***** Recorded data

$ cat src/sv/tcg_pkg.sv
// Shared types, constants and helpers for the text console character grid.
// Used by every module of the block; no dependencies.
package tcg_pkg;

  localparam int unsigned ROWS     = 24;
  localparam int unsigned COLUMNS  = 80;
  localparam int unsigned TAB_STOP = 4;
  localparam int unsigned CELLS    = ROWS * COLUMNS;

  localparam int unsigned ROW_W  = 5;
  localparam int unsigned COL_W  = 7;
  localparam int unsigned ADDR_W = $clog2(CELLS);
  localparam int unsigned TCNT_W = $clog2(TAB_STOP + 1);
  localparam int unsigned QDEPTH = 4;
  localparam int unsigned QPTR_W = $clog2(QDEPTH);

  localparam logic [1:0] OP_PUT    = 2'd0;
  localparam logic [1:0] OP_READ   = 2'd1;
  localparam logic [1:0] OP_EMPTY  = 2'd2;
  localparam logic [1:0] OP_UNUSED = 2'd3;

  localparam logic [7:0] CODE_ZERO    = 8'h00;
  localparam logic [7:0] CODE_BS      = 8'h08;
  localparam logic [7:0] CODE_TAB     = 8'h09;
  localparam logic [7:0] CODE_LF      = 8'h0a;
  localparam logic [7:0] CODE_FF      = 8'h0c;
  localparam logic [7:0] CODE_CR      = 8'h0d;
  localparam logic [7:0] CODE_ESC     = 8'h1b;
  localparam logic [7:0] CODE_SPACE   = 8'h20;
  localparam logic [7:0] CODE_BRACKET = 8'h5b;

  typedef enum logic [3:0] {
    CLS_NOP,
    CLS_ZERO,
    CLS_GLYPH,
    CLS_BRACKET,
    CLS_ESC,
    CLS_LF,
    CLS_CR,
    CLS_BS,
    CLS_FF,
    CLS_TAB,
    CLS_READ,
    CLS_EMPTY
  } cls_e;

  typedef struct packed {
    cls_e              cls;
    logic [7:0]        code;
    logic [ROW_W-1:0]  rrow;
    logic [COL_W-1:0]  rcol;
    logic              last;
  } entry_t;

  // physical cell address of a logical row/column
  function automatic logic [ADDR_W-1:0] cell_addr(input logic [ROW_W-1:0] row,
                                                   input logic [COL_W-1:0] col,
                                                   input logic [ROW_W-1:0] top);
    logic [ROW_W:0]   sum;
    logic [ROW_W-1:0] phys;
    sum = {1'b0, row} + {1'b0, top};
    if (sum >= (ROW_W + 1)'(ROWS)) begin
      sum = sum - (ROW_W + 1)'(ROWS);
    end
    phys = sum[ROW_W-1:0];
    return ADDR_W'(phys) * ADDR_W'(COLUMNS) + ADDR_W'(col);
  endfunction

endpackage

**********
***** Recorded data

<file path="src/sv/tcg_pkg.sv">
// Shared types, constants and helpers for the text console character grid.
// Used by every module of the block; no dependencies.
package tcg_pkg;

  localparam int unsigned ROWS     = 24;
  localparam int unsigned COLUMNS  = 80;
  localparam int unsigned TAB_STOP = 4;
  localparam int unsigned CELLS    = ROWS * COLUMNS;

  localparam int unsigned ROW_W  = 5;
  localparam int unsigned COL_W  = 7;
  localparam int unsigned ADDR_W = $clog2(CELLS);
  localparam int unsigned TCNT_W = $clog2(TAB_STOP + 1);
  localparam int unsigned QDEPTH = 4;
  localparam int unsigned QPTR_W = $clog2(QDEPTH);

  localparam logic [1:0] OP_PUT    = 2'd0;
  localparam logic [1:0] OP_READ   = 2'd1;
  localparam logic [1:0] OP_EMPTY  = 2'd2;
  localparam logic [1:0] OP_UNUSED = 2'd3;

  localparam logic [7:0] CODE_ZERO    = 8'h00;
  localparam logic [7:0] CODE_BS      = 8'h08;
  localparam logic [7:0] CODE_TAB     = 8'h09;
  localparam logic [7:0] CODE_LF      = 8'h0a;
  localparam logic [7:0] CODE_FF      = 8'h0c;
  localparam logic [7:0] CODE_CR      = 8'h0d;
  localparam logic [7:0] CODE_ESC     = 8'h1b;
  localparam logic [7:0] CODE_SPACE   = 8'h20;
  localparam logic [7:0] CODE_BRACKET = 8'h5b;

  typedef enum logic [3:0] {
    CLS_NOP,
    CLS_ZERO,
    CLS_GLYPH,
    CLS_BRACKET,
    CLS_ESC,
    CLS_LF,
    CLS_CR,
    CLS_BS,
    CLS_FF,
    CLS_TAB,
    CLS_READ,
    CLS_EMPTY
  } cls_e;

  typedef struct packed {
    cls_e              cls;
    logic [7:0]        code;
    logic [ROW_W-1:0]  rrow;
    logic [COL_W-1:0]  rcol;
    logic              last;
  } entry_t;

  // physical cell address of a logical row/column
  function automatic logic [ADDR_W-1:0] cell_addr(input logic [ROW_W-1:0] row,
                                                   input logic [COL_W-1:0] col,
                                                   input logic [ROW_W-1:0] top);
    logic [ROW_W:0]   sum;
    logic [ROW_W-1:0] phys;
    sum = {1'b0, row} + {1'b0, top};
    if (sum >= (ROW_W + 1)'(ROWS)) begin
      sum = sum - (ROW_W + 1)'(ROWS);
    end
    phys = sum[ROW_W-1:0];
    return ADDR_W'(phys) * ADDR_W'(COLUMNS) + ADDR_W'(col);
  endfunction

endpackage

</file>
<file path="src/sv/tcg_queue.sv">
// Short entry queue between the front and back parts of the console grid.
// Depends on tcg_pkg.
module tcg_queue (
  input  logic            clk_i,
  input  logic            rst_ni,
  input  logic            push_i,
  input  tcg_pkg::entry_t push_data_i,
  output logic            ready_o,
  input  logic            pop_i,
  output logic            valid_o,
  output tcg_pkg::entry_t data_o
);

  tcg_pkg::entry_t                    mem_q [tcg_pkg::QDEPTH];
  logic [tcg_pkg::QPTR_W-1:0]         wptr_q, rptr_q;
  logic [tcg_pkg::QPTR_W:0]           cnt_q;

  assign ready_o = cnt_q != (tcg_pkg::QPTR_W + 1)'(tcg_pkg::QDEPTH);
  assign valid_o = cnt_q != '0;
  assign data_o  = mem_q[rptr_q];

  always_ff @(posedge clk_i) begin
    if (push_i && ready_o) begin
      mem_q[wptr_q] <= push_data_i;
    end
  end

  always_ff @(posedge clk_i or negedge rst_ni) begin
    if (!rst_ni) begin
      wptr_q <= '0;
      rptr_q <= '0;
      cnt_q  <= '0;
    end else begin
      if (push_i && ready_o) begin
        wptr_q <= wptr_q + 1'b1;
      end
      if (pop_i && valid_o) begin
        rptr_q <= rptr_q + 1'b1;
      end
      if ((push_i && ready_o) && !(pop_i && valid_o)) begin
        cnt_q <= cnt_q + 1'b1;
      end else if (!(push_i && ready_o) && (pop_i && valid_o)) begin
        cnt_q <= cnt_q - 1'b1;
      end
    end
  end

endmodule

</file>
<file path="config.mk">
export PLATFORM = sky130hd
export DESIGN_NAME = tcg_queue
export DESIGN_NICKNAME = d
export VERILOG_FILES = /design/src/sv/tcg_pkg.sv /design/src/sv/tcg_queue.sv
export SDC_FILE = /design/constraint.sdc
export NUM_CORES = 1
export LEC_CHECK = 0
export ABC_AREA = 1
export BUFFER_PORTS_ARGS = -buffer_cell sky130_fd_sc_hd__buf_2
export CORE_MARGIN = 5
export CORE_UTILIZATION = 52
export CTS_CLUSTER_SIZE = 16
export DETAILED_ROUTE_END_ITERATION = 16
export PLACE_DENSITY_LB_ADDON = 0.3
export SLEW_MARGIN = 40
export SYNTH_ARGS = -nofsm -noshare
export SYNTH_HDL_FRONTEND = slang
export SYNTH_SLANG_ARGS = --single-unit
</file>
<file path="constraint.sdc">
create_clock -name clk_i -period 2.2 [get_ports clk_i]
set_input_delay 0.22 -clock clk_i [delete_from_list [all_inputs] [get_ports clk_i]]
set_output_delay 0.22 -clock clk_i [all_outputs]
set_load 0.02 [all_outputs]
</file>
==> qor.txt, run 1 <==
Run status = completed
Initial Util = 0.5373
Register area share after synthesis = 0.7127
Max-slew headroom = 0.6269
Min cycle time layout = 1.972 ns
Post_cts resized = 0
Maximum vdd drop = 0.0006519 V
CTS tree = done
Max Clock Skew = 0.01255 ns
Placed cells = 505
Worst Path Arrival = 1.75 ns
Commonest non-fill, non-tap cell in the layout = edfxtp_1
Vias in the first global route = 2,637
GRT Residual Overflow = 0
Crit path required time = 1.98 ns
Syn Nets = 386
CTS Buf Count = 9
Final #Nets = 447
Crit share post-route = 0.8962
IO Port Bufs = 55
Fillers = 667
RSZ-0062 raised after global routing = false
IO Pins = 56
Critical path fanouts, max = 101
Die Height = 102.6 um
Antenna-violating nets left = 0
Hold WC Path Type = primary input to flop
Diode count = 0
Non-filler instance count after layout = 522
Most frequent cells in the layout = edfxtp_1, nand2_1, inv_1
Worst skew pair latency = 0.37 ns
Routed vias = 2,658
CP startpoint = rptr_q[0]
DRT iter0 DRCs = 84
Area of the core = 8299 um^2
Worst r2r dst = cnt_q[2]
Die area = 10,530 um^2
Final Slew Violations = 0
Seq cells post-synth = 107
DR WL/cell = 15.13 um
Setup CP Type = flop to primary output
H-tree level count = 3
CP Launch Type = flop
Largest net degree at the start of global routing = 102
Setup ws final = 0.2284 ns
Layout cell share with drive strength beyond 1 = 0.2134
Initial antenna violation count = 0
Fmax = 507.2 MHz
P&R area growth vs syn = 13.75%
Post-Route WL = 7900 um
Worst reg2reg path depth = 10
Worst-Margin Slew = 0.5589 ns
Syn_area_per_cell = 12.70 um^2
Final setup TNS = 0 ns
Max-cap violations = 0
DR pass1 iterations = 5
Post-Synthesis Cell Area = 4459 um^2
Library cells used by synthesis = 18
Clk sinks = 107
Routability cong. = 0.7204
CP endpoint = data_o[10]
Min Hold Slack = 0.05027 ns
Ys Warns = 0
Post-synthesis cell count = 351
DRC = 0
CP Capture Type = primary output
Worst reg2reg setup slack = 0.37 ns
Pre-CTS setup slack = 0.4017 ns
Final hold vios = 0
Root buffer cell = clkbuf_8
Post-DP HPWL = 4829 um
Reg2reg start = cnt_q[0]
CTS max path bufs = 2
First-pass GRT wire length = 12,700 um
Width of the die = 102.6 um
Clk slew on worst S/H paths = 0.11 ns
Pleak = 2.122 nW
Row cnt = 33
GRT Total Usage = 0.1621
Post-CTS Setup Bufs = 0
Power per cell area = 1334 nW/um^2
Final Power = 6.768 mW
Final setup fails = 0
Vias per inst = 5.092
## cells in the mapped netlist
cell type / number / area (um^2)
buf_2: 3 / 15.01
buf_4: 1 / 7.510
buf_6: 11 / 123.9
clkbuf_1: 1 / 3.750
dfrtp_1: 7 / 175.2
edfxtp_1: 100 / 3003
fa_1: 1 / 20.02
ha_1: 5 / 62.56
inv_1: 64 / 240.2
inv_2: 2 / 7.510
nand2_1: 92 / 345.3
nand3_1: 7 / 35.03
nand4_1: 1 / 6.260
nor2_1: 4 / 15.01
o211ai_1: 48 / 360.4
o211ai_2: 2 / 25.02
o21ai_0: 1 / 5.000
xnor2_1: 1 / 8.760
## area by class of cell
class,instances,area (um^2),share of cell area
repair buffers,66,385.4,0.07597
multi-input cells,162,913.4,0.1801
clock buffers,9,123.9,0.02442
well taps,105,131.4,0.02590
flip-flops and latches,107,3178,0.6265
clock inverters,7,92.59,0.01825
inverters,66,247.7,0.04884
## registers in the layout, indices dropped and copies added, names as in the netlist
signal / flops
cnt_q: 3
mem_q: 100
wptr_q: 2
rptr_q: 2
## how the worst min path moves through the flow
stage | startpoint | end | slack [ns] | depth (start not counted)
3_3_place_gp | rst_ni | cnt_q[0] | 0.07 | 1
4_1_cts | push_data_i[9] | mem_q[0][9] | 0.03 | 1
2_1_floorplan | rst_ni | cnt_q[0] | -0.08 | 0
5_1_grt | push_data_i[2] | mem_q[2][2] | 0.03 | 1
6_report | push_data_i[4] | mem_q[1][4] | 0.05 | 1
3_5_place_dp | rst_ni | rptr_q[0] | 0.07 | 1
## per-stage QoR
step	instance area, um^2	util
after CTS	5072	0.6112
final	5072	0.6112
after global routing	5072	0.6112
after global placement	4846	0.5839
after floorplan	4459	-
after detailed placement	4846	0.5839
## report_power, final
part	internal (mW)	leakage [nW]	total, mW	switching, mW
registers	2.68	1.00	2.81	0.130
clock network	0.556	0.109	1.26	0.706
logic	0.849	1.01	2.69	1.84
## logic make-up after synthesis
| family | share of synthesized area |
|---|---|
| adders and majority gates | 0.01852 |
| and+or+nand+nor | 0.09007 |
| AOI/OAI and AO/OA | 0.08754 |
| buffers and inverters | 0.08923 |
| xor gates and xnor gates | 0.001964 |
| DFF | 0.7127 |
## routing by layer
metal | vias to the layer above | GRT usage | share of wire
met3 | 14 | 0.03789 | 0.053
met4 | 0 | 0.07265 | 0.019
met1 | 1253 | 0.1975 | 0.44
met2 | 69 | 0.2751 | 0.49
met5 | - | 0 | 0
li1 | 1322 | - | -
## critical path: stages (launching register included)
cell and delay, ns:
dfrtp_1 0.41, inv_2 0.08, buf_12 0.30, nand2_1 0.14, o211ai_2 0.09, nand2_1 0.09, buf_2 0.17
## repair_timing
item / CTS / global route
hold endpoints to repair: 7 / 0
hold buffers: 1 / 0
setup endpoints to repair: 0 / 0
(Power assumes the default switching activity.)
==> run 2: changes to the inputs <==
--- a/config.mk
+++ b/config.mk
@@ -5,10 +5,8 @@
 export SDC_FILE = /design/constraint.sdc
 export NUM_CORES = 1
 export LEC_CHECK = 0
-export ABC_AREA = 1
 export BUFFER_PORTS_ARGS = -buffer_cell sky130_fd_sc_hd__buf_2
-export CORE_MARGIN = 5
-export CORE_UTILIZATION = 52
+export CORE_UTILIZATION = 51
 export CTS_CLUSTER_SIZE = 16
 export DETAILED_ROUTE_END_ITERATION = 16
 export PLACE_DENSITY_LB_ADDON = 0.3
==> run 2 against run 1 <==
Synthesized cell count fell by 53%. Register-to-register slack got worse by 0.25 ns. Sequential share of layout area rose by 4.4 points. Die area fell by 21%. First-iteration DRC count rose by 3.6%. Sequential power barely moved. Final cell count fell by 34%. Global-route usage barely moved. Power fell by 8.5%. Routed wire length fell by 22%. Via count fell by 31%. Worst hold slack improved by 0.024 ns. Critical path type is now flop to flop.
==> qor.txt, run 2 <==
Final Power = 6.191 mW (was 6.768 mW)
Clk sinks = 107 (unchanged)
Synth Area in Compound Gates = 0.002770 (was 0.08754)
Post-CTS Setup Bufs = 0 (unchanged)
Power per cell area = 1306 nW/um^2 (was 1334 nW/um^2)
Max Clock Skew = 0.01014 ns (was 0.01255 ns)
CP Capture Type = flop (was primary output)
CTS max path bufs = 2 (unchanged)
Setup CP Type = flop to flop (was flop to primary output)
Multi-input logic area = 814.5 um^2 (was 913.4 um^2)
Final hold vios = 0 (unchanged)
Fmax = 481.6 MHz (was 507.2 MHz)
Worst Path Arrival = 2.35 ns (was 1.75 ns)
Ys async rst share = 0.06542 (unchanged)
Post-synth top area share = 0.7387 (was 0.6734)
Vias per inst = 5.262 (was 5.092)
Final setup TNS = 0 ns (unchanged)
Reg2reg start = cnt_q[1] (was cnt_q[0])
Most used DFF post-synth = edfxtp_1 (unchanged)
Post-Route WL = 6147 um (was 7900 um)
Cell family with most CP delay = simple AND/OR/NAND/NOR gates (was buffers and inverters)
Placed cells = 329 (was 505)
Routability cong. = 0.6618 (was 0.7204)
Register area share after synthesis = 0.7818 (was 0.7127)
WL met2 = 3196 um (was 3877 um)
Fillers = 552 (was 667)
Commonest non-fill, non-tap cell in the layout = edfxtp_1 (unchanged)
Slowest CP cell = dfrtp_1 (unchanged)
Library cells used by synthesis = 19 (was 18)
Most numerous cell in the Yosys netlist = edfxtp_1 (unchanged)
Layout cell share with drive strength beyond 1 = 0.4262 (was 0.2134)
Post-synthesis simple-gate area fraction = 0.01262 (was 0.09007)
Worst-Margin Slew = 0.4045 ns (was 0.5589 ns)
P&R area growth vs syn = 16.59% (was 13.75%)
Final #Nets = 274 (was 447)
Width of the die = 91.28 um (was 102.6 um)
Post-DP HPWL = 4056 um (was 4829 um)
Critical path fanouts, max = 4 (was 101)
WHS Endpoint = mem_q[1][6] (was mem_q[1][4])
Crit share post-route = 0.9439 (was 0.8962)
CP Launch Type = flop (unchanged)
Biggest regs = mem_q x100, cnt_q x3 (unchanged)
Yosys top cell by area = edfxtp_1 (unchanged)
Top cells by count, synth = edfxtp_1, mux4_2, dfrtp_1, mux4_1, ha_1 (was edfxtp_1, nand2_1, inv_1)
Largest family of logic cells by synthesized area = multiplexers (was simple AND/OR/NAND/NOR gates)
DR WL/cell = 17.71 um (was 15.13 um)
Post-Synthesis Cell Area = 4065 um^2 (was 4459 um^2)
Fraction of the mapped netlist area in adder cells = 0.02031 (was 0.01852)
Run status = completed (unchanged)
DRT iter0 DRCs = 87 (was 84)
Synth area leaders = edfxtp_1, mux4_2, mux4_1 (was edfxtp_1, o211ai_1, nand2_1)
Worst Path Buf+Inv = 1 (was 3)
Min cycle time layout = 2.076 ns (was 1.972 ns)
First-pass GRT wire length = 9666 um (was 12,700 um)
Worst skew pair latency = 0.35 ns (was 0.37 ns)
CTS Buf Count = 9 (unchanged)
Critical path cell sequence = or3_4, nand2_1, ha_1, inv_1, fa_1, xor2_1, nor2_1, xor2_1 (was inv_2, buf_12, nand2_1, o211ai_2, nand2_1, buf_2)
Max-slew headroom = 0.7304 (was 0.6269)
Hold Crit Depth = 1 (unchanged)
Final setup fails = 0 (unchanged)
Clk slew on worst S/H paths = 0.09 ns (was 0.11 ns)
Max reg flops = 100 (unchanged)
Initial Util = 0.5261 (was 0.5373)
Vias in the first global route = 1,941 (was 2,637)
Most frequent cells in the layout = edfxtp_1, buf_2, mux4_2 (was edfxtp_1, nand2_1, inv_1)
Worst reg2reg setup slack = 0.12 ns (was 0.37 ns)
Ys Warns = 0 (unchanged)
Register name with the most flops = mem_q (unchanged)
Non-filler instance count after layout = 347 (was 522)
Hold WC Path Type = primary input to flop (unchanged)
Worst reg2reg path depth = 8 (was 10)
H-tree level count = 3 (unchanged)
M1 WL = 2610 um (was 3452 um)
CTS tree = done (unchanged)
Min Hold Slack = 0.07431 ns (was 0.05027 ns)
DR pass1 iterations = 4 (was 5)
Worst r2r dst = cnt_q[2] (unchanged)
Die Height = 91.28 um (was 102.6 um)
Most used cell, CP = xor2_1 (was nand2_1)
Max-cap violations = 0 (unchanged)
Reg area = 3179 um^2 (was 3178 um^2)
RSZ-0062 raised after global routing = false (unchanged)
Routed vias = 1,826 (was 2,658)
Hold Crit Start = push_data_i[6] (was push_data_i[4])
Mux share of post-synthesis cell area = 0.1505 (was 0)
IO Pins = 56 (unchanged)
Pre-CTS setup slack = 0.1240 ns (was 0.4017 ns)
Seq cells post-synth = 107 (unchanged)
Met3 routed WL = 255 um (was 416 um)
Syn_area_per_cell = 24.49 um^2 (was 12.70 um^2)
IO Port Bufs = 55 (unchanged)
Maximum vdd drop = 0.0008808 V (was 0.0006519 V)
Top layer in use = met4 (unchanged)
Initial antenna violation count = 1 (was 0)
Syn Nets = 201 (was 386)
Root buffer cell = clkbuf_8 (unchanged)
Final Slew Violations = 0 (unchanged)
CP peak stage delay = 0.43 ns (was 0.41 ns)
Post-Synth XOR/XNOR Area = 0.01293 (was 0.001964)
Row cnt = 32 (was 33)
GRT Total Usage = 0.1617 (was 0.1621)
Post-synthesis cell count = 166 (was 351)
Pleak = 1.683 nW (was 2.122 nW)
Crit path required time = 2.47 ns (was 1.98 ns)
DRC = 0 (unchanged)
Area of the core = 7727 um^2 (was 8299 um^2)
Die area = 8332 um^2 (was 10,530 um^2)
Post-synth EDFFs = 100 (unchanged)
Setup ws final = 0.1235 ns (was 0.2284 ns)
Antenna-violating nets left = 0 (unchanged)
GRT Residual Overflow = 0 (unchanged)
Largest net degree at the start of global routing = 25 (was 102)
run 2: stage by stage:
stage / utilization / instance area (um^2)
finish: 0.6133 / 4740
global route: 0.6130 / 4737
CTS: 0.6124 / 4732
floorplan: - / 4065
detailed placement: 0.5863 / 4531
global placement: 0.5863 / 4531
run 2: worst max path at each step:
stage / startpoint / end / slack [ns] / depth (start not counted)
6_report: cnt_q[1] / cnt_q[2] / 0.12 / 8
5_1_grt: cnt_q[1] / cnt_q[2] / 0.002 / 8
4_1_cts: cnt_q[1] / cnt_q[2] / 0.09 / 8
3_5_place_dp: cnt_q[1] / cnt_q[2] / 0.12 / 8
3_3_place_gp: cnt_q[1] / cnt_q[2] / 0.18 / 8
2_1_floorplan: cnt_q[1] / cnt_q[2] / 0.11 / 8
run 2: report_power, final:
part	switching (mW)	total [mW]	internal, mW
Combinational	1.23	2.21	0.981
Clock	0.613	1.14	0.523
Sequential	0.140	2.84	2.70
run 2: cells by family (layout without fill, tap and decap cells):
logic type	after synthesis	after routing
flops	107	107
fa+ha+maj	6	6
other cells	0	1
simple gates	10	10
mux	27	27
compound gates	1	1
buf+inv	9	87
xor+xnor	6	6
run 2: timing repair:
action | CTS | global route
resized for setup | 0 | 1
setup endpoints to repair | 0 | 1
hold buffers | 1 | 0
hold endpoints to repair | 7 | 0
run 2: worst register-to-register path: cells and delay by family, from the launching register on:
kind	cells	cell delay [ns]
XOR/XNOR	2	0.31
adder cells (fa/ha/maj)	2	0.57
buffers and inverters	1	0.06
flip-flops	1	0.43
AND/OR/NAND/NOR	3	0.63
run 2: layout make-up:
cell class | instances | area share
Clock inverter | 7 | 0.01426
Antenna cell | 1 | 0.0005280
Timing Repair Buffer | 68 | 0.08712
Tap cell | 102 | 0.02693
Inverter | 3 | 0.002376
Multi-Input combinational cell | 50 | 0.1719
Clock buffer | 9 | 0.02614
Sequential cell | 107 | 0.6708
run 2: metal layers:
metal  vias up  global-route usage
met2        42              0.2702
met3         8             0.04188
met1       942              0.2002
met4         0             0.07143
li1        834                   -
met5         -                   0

**********
***** Recorded data

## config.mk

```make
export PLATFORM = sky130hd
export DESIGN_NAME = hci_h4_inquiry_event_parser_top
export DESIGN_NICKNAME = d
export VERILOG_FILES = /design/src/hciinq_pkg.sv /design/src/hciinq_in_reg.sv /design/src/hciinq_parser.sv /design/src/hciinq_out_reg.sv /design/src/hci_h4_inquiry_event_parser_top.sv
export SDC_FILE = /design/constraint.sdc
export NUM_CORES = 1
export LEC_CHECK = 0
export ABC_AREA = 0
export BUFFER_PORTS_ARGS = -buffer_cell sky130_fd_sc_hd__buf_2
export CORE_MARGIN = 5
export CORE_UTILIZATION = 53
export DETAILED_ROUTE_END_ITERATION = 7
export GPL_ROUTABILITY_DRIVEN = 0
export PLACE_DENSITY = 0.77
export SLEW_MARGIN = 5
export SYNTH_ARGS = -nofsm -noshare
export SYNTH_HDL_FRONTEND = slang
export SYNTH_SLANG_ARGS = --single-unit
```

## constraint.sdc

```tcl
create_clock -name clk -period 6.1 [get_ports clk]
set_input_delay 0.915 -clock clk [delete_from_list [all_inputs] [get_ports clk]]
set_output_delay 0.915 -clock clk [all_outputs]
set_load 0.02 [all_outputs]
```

**********

**Exercise goal:**
Every line that contains "primary" should be copied out of the data.

**Answer to the exercise:**
Hold WC Path Type = primary input to flop
Setup CP Type = flop to primary output
CP Capture Type = primary output
CP Capture Type = flop (was primary output)
Setup CP Type = flop to flop (was flop to primary output)
Hold WC Path Type = primary input to flop (unchanged)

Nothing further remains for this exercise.